(Stored dataset items)
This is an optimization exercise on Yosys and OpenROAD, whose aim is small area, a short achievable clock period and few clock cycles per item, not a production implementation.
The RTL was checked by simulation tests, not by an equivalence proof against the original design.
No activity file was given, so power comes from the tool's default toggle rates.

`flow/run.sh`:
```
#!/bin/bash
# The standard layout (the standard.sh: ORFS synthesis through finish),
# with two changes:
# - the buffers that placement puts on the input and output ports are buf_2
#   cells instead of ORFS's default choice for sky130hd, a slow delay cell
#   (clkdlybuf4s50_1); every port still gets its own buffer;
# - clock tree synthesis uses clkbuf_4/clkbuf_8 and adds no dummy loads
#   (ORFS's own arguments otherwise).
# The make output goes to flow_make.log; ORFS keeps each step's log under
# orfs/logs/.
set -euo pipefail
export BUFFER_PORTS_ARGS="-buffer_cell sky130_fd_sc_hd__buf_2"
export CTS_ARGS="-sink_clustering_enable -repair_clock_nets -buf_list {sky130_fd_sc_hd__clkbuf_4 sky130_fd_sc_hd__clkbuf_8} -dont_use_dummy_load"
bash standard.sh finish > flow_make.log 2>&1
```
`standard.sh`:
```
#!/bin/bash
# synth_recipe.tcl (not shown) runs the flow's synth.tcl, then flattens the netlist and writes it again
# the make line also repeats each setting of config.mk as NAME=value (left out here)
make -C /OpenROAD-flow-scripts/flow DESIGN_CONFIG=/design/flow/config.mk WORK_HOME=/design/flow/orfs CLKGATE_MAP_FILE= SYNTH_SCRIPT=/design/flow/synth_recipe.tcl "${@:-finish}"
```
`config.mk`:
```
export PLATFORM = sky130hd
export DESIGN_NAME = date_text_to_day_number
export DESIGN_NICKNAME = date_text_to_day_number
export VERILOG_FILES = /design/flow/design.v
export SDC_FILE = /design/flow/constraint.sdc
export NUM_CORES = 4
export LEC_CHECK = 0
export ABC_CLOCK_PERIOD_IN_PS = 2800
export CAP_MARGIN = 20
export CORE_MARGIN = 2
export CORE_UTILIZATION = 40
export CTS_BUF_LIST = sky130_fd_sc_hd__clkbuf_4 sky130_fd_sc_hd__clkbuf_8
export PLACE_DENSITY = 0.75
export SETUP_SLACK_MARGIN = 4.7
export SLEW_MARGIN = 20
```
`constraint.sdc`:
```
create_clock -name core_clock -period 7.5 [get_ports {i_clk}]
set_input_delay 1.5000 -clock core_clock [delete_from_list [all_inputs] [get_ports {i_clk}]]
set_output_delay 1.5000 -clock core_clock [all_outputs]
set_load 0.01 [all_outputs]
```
...
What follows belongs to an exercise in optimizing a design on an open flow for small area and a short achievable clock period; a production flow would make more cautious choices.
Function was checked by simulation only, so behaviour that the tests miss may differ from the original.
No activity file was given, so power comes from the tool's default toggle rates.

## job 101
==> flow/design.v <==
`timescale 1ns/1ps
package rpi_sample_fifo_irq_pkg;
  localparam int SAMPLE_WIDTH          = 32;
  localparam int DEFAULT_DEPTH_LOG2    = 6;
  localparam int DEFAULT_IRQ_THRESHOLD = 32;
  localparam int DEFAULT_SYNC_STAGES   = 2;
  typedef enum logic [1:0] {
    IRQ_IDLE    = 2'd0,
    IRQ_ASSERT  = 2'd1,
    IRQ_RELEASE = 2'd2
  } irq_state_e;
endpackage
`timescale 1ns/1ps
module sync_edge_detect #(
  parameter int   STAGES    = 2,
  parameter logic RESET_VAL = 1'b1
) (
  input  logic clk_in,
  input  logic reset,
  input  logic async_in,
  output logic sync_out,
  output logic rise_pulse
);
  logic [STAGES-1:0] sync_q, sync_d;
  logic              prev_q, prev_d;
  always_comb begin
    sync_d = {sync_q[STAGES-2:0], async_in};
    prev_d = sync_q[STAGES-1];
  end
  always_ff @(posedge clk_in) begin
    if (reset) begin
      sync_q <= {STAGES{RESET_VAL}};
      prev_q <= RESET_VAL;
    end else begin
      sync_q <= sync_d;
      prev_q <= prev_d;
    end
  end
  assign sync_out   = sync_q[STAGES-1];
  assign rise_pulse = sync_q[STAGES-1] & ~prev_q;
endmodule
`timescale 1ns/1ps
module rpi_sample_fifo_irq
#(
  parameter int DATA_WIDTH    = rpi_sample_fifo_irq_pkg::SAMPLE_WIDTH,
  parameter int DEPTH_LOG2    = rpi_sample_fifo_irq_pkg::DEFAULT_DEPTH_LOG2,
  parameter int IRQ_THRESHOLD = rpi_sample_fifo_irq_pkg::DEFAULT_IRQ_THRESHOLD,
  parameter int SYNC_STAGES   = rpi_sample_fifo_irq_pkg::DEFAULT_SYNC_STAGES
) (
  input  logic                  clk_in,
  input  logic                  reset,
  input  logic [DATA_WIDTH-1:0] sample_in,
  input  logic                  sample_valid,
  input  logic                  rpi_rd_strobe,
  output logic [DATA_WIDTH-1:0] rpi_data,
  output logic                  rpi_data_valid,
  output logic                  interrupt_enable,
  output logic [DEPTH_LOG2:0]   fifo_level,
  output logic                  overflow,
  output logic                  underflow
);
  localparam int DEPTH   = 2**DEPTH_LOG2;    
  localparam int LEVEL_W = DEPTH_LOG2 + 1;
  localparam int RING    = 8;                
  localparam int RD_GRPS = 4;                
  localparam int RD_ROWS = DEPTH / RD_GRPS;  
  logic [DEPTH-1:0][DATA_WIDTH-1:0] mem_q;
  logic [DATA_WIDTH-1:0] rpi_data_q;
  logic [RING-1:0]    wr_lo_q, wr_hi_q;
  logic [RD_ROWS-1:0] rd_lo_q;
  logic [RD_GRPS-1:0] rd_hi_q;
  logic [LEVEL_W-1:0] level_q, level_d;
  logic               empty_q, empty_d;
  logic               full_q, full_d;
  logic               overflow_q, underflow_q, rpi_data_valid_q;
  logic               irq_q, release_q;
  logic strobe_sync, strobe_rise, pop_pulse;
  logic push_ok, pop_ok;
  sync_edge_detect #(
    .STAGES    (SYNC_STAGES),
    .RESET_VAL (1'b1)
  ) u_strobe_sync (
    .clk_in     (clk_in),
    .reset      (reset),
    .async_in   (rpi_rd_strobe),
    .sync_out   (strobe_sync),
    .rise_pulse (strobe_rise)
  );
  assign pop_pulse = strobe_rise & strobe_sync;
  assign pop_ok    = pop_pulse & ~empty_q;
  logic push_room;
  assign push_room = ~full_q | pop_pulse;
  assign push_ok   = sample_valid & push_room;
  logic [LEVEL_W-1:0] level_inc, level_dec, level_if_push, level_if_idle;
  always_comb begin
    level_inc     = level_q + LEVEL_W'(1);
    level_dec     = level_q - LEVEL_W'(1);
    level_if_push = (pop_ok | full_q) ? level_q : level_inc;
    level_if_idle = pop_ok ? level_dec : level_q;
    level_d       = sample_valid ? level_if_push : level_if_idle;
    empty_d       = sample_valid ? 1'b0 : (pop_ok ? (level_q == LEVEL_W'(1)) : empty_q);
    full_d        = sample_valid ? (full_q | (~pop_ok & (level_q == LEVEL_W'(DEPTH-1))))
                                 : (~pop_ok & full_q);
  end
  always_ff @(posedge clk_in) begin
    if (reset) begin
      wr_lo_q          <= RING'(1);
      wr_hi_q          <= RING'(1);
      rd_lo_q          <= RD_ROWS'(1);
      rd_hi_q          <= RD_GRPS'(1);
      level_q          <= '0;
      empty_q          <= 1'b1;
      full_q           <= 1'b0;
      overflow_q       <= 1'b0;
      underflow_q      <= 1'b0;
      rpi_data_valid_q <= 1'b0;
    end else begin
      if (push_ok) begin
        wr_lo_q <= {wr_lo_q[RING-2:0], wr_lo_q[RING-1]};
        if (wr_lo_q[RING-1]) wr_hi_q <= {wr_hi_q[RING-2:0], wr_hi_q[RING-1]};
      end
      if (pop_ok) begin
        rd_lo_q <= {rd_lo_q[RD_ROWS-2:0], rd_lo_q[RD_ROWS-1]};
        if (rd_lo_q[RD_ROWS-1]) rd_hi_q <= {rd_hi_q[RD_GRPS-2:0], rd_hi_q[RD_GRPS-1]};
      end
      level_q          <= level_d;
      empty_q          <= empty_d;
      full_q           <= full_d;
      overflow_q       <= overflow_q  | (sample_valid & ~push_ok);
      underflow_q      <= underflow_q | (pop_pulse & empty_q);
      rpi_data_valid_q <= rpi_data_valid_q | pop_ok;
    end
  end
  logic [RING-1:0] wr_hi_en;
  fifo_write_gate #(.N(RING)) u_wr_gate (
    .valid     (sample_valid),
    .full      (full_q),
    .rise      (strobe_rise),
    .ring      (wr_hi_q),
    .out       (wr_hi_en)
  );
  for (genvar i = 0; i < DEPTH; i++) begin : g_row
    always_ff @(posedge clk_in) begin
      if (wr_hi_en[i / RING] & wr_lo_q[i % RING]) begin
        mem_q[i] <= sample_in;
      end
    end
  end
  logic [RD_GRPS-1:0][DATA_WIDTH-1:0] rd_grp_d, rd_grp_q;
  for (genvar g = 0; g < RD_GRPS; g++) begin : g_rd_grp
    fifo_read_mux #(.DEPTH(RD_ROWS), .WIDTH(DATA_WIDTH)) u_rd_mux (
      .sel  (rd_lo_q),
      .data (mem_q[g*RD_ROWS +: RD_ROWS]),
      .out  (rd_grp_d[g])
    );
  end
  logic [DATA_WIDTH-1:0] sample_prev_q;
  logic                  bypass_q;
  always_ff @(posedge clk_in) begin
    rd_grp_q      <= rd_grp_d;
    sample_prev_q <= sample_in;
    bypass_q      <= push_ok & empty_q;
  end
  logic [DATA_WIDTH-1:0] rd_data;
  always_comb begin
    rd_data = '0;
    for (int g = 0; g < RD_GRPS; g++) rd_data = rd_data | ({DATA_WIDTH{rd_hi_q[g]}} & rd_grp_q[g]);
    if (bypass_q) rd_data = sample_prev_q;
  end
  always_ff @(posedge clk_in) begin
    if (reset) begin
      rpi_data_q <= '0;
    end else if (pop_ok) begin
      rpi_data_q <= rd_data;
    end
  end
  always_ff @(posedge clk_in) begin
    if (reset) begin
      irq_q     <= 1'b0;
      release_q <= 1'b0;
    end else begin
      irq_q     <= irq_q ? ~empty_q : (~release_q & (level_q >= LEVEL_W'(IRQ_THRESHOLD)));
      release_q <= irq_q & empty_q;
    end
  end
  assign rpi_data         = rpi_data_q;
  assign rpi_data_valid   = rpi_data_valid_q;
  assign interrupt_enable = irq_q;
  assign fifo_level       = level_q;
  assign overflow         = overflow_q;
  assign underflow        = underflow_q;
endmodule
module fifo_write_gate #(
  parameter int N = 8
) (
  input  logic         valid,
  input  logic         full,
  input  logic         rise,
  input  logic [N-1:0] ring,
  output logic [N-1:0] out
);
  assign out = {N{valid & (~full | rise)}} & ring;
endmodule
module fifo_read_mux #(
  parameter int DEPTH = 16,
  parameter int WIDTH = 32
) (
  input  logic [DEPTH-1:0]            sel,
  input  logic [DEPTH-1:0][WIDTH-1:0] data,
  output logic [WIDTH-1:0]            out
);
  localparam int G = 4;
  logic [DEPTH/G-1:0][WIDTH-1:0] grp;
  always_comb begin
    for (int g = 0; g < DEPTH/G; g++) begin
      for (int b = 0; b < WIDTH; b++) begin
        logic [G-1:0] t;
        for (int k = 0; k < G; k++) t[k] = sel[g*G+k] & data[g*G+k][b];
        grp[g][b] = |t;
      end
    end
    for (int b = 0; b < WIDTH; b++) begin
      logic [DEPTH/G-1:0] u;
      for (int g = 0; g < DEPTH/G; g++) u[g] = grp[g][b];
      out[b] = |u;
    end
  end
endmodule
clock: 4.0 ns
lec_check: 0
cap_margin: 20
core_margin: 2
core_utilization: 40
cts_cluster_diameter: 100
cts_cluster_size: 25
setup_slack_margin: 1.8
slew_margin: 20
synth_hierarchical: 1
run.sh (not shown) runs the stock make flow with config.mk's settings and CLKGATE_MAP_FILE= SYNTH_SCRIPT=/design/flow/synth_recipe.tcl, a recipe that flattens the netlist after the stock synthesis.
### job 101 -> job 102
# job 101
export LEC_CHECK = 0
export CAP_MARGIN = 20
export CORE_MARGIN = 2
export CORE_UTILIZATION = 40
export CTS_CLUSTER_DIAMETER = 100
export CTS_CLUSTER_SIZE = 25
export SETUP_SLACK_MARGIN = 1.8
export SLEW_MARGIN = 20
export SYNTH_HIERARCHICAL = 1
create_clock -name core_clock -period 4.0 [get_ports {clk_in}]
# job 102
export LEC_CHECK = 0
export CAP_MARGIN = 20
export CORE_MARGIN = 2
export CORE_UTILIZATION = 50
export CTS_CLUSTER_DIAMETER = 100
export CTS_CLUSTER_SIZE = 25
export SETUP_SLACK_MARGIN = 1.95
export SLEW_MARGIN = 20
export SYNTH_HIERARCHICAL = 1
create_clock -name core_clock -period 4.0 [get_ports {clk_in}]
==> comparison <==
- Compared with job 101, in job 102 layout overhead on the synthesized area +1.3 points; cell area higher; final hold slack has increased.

● About this exercise
Using the data above, print exactly the lines from the line that contains "pop_pulse & ~empty_q;" through the line that contains "level_q + LEVEL_W'(1);", with both included.

● Response box
  assign pop_ok    = pop_pulse & ~empty_q;
  logic push_room;
  assign push_room = ~full_q | pop_pulse;
  assign push_ok   = sample_valid & push_room;
  logic [LEVEL_W-1:0] level_inc, level_dec, level_if_push, level_if_idle;
  always_comb begin
    level_inc     = level_q + LEVEL_W'(1);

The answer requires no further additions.